→ **DATA TO PROCESS**:
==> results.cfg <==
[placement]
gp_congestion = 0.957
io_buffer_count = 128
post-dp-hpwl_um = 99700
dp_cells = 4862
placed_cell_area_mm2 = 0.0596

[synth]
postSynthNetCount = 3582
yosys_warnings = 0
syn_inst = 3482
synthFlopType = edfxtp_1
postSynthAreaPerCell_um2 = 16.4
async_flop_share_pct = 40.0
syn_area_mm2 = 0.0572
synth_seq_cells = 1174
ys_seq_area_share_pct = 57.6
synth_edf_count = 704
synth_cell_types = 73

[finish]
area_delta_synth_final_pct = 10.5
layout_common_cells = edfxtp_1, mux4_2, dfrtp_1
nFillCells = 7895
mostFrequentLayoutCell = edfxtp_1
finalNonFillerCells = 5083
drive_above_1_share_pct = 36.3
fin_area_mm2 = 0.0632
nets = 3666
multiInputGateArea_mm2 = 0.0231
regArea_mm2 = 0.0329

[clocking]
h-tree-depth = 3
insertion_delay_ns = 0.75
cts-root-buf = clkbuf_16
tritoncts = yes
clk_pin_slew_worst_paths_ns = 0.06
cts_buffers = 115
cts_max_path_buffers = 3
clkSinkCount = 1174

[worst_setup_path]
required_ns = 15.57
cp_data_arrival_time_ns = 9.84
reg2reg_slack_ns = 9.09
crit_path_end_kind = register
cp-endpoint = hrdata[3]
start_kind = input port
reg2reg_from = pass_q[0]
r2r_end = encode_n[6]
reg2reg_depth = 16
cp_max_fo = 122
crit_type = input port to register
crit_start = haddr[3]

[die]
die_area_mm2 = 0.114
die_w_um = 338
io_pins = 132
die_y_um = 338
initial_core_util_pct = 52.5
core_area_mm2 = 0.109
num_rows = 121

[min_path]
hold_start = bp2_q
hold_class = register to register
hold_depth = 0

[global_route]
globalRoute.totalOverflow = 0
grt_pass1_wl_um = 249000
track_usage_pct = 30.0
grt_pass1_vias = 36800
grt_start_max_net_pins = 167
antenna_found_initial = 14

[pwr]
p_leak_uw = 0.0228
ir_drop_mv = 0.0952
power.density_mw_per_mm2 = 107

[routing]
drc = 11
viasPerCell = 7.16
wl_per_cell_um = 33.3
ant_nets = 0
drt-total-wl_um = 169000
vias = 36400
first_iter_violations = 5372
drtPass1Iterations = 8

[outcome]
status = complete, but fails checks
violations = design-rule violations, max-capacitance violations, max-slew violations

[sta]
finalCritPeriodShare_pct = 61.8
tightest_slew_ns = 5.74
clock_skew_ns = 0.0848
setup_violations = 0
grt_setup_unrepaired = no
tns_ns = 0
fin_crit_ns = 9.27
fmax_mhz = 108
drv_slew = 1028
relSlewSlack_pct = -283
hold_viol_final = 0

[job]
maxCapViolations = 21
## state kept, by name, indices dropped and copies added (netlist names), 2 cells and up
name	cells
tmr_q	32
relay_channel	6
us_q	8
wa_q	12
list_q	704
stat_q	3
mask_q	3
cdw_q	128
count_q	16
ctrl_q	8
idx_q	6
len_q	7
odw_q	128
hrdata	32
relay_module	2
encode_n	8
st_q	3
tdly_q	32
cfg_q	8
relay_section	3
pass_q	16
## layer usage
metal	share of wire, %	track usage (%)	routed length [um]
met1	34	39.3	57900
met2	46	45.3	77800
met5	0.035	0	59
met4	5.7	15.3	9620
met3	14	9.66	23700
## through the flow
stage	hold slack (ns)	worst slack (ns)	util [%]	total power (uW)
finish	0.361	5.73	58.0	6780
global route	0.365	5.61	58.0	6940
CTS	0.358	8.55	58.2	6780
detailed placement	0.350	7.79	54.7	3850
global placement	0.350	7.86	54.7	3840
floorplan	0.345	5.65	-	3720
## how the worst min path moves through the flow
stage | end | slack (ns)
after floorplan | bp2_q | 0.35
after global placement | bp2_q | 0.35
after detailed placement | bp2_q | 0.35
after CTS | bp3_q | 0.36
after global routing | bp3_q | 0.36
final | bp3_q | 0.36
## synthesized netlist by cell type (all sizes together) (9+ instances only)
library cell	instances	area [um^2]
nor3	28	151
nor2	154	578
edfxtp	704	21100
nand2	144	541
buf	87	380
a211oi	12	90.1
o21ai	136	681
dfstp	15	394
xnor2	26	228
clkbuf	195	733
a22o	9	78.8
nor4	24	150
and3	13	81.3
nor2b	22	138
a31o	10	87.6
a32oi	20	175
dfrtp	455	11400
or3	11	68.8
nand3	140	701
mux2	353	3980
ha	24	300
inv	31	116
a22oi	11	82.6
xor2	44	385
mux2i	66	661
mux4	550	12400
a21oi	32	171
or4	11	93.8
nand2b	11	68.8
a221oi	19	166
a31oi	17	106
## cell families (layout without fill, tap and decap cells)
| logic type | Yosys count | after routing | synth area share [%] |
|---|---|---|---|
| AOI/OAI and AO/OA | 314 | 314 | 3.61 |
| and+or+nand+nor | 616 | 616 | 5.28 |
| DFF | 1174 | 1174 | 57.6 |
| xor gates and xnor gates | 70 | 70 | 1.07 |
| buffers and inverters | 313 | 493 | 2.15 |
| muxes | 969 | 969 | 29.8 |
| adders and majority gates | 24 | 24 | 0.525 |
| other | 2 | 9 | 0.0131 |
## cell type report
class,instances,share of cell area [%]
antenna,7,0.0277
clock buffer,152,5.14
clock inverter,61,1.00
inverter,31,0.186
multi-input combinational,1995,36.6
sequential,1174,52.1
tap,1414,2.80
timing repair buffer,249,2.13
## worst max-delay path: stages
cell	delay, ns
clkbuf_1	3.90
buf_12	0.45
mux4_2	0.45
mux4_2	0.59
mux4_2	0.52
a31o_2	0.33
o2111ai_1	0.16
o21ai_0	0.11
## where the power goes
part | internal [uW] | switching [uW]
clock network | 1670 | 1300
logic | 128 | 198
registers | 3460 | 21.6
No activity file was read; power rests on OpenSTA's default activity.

→ **WHAT YOU SHOULD DO**:
From the entries, report every line in which the string "after" occurs.

→ **SOLUTION FOR THIS PROBLEM**:
after floorplan | bp2_q | 0.35
after global placement | bp2_q | 0.35
after detailed placement | bp2_q | 0.35
after CTS | bp3_q | 0.36
after global routing | bp3_q | 0.36
| logic type | Yosys count | after routing | synth area share [%] |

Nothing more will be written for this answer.